The multidrug-resistant strains of gonorrhea have threatened the efficacy of the current treatment regimen – a shot of ceftriaxone (Rocephin) with or without an oral dose of azithromycin (Zithromax).

New antibiotics for gonorrhea are undergoing clinical trials but since gonorrhea has been quickly developing resistance to all the antibiotics, it is unclear how long a new antibiotic would remain effective.

This dilemma has led Dr. Jeffrey Klausner of the University of California, Los Angeles (UCLA), and other researchers across the nation to examine a different treatment strategy for gonorrhea, the third most common STD in the United States.

The new strategy involves targeting patients whose gonorrhea infections are still susceptible to antibiotics that were previously advised.

The researchers published the results of the new study last week in Clinical Infectious Diseases, explaining that the new strategy could be highly effective.

Dr. Klausner and colleagues used a genotypic polymerase chain reaction (PCR) test to screen gonorrhea-infected patients for the presence of a genetic mutation in the gyrase subunit A (gyrA) enzyme.

The genetic mutation renders ciprofloxacin (Cipro), the antibiotic recommended for the treatment of gonorrhea until 2007, ineffective.

The experts explained that if the gonorrhea bacterial samples from the patients did not contain the single point mutation in the gyrA gene, “that would be an indication that their infection could be treated with ciprofloxacin.”

Dr. Klausner said, “We know that 70 to 80 percent of gonococcal infections in the United States are actually susceptible to Cipro, but we never had a test that could tell in that individual patient if their infection is amenable to ciprofloxacin treatment.”

“Based on that discovery of the association with this molecular marker, or altered gene, I thought we could develop a test that would then be able to predict resistance in Neisseria gonorrhoeae based on the alteration of this gene,” he added.

Using the new strategy, the researchers found that 106 patients out of 117 gonorrhea-infected patients susceptible to ciprofloxacin were cured with a single dose of the antibiotic. Only two patients, who were accidentally included, failed the therapy.

The authors wrote, “Our results provide very strong evidence that the gyrA serine 91 N gonorrhea genotype reliably predicts clinical outcome in patients treated with ciprofloxacin.”

“We thought this was the case, but we never had the clinical outcome study to really prove it, and that’s why this study is so important,” Dr. Klausner explained. “This is one of the few studies that actually takes a new test and demonstrates, in a clinical study, that on the basis of the test, people can have a 100-percent cure.”

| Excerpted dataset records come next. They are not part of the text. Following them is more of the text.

--- config.mk ---
export PLATFORM = sky130hd
export DESIGN_NAME = fp_normalize_round
export DESIGN_NICKNAME = d
export VERILOG_FILES = /design/src/rtl/fp_normalize_round.sv
export SDC_FILE = /design/constraint.sdc
export NUM_CORES = 1
export LEC_CHECK = 0
export CAP_MARGIN = 25
export CORE_MARGIN = 5
export CORE_UTILIZATION = 58
export CTS_CLUSTER_SIZE = 12
export DETAILED_ROUTE_END_ITERATION = 8
export PLACE_DENSITY = 0.81
export REMOVE_ABC_BUFFERS = 1
export SKIP_LAST_GASP = 1
export SLEW_MARGIN = 5
export SYNTH_ARGS = -nofsm -noshare
export SYNTH_HDL_FRONTEND = slang
export SYNTH_SLANG_ARGS = --single-unit
export TNS_END_PERCENT = 20
--- constraint.sdc ---
create_clock -name clk -period 4.57 [get_ports clk]
set_input_delay 0.6855 -clock clk [delete_from_list [all_inputs] [get_ports clk]]
set_output_delay 0.6855 -clock clk [all_outputs]
set_load 0.02 [all_outputs]
--- src/rtl/fp_normalize_round.sv ---
// rtl/fp_normalize_round.sv - three-stage post-normalize, round-to-nearest-even and binary32 pack pipeline
module fp_normalize_round #(
  parameter bit ROUND_EN = 1'b1
) (
  input  logic        clk,
  input  logic        rst_n,
  input  logic        in_valid,
  output logic        in_ready,
  input  logic        in_sign,
  input  logic [7:0]  in_exp,
  input  logic [24:0] in_mant,
  input  logic        in_guard,
  input  logic        in_sticky,
  output logic        out_valid,
  input  logic        out_ready,
  output logic [31:0] out_result,
  output logic        out_overflow,
  output logic        out_underflow,
  output logic        out_inexact
);

  typedef enum logic [1:0] {CLS_NORM, CLS_CARRY, CLS_ZERO, CLS_SPECIAL} cls_e;

  // stage 1 registers
  logic        r1_valid, r1_sign, r1_guard, r1_sticky;
  logic [7:0]  r1_exp;
  logic [24:0] r1_mant;
  logic [4:0]  r1_lz;
  cls_e        r1_cls;
  // stage 2 registers
  logic        r2_valid, r2_sign, r2_g, r2_s;
  logic [23:0] r2_m;
  logic signed [9:0] r2_e;
  cls_e        r2_cls;
  // stage 3 registers (drive the outputs directly)
  logic        r3_valid, r3_ovf, r3_unf, r3_inx;
  logic [31:0] r3_result;

  logic        w_rdy1, w_rdy2, w_rdy3;
  logic [4:0]  w_lz;
  cls_e        w_cls;
  logic [24:0] w_sh;
  logic [23:0] w_m2;
  logic        w_g2, w_s2;
  logic signed [9:0] w_e2;
  logic        w_inc;
  logic [24:0] w_sum;
  logic [23:0] w_m3;
  logic signed [9:0] w_e3;
  logic [31:0] w_res3;
  logic        w_ovf3, w_unf3, w_inx3;

  // A stage accepts when it is empty or its contents move on this cycle.
  assign w_rdy3   = !r3_valid | out_ready;
  assign w_rdy2   = !r2_valid | w_rdy3;
  assign w_rdy1   = !r1_valid | w_rdy2;
  assign in_ready = w_rdy1;

  // Leading-zero count of the hidden bit and fraction; 24 when all clear.
  always_comb begin
    w_lz = 5'd24;
    for (int i = 0; i < 24; i++) begin
      if (in_mant[i]) w_lz = 5'(23 - i);
    end
  end

  // Classify the incoming word; special exponents win over everything else.
  always_comb begin
    w_cls = CLS_NORM;
    if (in_exp == 8'hFF)                                   w_cls = CLS_SPECIAL;
    else if (in_mant[24])                                  w_cls = CLS_CARRY;
    else if (in_mant == 25'd0 && !in_guard && !in_sticky)  w_cls = CLS_ZERO;
  end

  // Stage 1: capture the raw sum together with its class and lz.
  always_ff @(posedge clk or negedge rst_n) begin
    if (!rst_n) begin
      r1_valid <= 1'b0; r1_sign <= 1'b0; r1_guard <= 1'b0; r1_sticky <= 1'b0;
      r1_exp <= '0; r1_mant <= '0; r1_lz <= '0; r1_cls <= CLS_NORM;
    end else if (w_rdy1) begin
      r1_valid <= in_valid;
      if (in_valid) begin
        r1_sign <= in_sign; r1_guard <= in_guard; r1_sticky <= in_sticky;
        r1_exp <= in_exp; r1_mant <= in_mant; r1_lz <= w_lz; r1_cls <= w_cls;
      end
    end
  end

  assign w_sh = {r1_mant[23:0], r1_guard} << r1_lz;

  // Renormalize: right by one on carry-out, left by lz on cancellation.
  always_comb begin
    w_m2 = '0;
    w_g2 = 1'b0;
    w_s2 = 1'b0;
    w_e2 = '0;
    case (r1_cls)
      CLS_CARRY: begin
        w_m2 = r1_mant[24:1];
        w_g2 = r1_mant[0];
        w_s2 = r1_guard | r1_sticky;
        w_e2 = $signed({2'b00, r1_exp}) + 10'sd1;
      end
      CLS_NORM: begin
        w_m2 = w_sh[24:1];
        w_g2 = w_sh[0];
        w_s2 = r1_sticky;
        w_e2 = $signed({2'b00, r1_exp}) - $signed({5'b00000, r1_lz});
      end
      CLS_SPECIAL: w_m2 = {1'b0, r1_mant[22:0]};
      default: w_m2 = '0;
    endcase
  end

  // Stage 2: hold the normalized mantissa, round bits and signed exponent.
  always_ff @(posedge clk or negedge rst_n) begin
    if (!rst_n) begin
      r2_valid <= 1'b0; r2_sign <= 1'b0; r2_g <= 1'b0; r2_s <= 1'b0;
      r2_m <= '0; r2_e <= '0; r2_cls <= CLS_NORM;
    end else if (w_rdy2) begin
      r2_valid <= r1_valid;
      if (r1_valid) begin
        r2_sign <= r1_sign; r2_g <= w_g2; r2_s <= w_s2;
        r2_m <= w_m2; r2_e <= w_e2; r2_cls <= r1_cls;
      end
    end
  end

  assign w_inc = ROUND_EN & r2_g & (r2_s | r2_m[0]);
  assign w_sum = {1'b0, r2_m} + {24'd0, w_inc};
  assign w_m3  = w_sum[24] ? 24'h800000 : w_sum[23:0];
  assign w_e3  = w_sum[24] ? r2_e + 10'sd1 : r2_e;

  // Pack the rounded result; specials and zeros bypass range checks.
  always_comb begin
    w_res3 = {r2_sign, 31'd0};
    w_ovf3 = 1'b0;
    w_unf3 = 1'b0;
    w_inx3 = 1'b0;
    if (r2_cls == CLS_SPECIAL) begin
      w_res3 = {r2_sign, 8'hFF, r2_m[22:0]};
    end else if (r2_cls == CLS_ZERO) begin
      w_res3 = {r2_sign, 31'd0};
    end else if (w_e3 <= 10'sd0) begin
      w_unf3 = 1'b1;
      w_inx3 = 1'b1;
    end else if (w_e3 >= 10'sd255) begin
      w_res3 = {r2_sign, 8'hFF, 23'd0};
      w_ovf3 = 1'b1;
      w_inx3 = 1'b1;
    end else begin
      w_res3 = {r2_sign, w_e3[7:0], w_m3[22:0]};
      w_inx3 = r2_g | r2_s;
    end
  end

  // Stage 3: result and flags, held while downstream stalls.
  always_ff @(posedge clk or negedge rst_n) begin
    if (!rst_n) begin
      r3_valid <= 1'b0; r3_result <= '0;
      r3_ovf <= 1'b0; r3_unf <= 1'b0; r3_inx <= 1'b0;
    end else if (w_rdy3) begin
      r3_valid <= r2_valid;
      if (r2_valid) begin
        r3_result <= w_res3;
        r3_ovf <= w_ovf3; r3_unf <= w_unf3; r3_inx <= w_inx3;
      end
    end
  end

  assign out_valid     = r3_valid;
  assign out_result    = r3_result;
  assign out_overflow  = r3_ovf;
  assign out_underflow = r3_unf;
  assign out_inexact   = r3_inx;

endmodule

# == After elaboration in Yosys (flattened, before gate mapping) ==
# Cells that the tools add are included.
# op_classes
add_sub_neg,4
magnitude_cmp,2
eq_ne,5
n_shift,1
n_mux,48
bitwise,7
n_reduce_logical,12
# op_table
cell,n
two-way mux 31 bit,4
two-way mux 5 bit,19
case mux 24 bit (3 select lines),1
adder 24 x 1 -> 25 bit,1
logical NOT 25 bit,1
left shift 25 x 5 -> 25 bit,1
two-way mux 23 bit,1
two-way mux 4 bit,5
case mux 10 bit (2 select lines),1
two-way mux 1 bit,11
adder 10 x 2 -> 10 bit (second input constant),1
greater-or-equal comparator 10 x 9 -> 1 bit (second input constant),1
<= comparator 10 x 1 -> 1 bit (second input constant),1
two-way mux 10 bit,1
adder 8 x 1 -> 9 bit (second input constant),1
subtractor 8 x 5 -> 9 bit,1
== test 8 bit (second input constant),1
== test 2 bit (second input constant),3
two-way mux 2 bit,3
bitwise OR 1 bit,6
AND reduction 2 bit,3
logical NOT 1 bit,5
case mux 1 bit (2 select lines),2
== test 2 x 1 -> 1 bit (second input constant),1
3 further kinds,4
# word_totals
reg_bits,120
input_bits,40
out_inout_bits,37

# == Depth between registers and ports, before layout ==
# logic_depth
ltp_word,24
ltp_mapped,13
ltp_nobuf,11

# == Worst setup path after synthesis ==
# OpenSTA, ideal clock, no wires.
# synth_path
kind,register -> register
from,reg r2_m[0]
to,reg r3_result[12] (netlist: out_result[12])
setup_ns,0.126
arrival_ns,3.082
required_ns,4.444
path_slack_ns,1.362
path_stages_with_launch,14
path_cell_list,dfrtp_1 > o21a_1 > ha_1 > ha_1 > and3_1 > nand3_1 > or4_4 > or3_1 > a221o_1 > and3_1 > buf_6 > buf_6 > a32oi_1 > o21ai_1
# synth_via
elab_chain_len,9
elab_cells_between_ends,11
cone_classes,add/sub: 1; order compare: 2; mux: 6; bitwise: 2
# synth_lines
item,line,source
from (decl),32,logic [23:0] r2_m;
from (signal assigned),124,r2_m <= w_m2; r2_e <= w_e2; r2_cls <= r1_cls;
bitwise OR 1 bit,129,assign w_inc = ROUND_EN & r2_g & (r2_s | r2_m[0]);
bitwise AND 1 bit,129,
adder 24 x 1 -> 25 bit (*),130,"assign w_sum = {1'b0, r2_m} + {24'd0, w_inc};"
two-way mux 10 bit,132,assign w_e3 = w_sum[24] ? r2_e + 10'sd1 : r2_e;
greater-or-equal comparator 10 x 9 -> 1 bit,147,end else if (w_e3 >= 10'sd255) begin
two-way mux 31 bit,147,
two-way mux 31 bit (*),144,end else if (w_e3 <= 10'sd0) begin
two-way mux 31 bit (*),142,end else if (r2_cls == CLS_ZERO) begin
two-way mux 31 bit (*),140,if (r2_cls == CLS_SPECIAL) begin
to (signal assigned),165,r3_result <= w_res3;
to (decl),37,logic [31:0] r3_result;
# Every way passes the cells marked *; elsewhere a longest branch is shown, timed or not.
# A chain may end at the register's enable or synchronous reset.

# == Worst setup path in the final report ==
# layout_path
from,reg r2_m[12]
to,reg r3_result[1] (netlist: out_result[1])
# layout_via
elab_chain_len,7
elab_cells_between_ends,9
cone_classes,add/sub: 1; order compare: 2; mux: 6
# layout_lines
item,line
adder 24 x 1 -> 25 bit (*),130
two-way mux 10 bit,132
greater-or-equal comparator 10 x 9 -> 1 bit,147
two-way mux 31 bit,147
two-way mux 31 bit (*),144
two-way mux 31 bit (*),142
two-way mux 31 bit (*),140
# Marked as above.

Dr. Klausner said he hopes that the CDC might include screening for ciprofloxacin resistance in the next STD treatment guidance, which is expected in the coming months.

It would take 30 minutes to get the results from the genotypic test. The test has already been in use in Europe and Australia. Dr. Klausner hopes that the inclusion of the test in the CDC’s new STD guidelines will encourage diagnostics and clinicians. He said, “I’m hoping that clinicians are going to recognize the value of treating someone with a pill versus a shot.”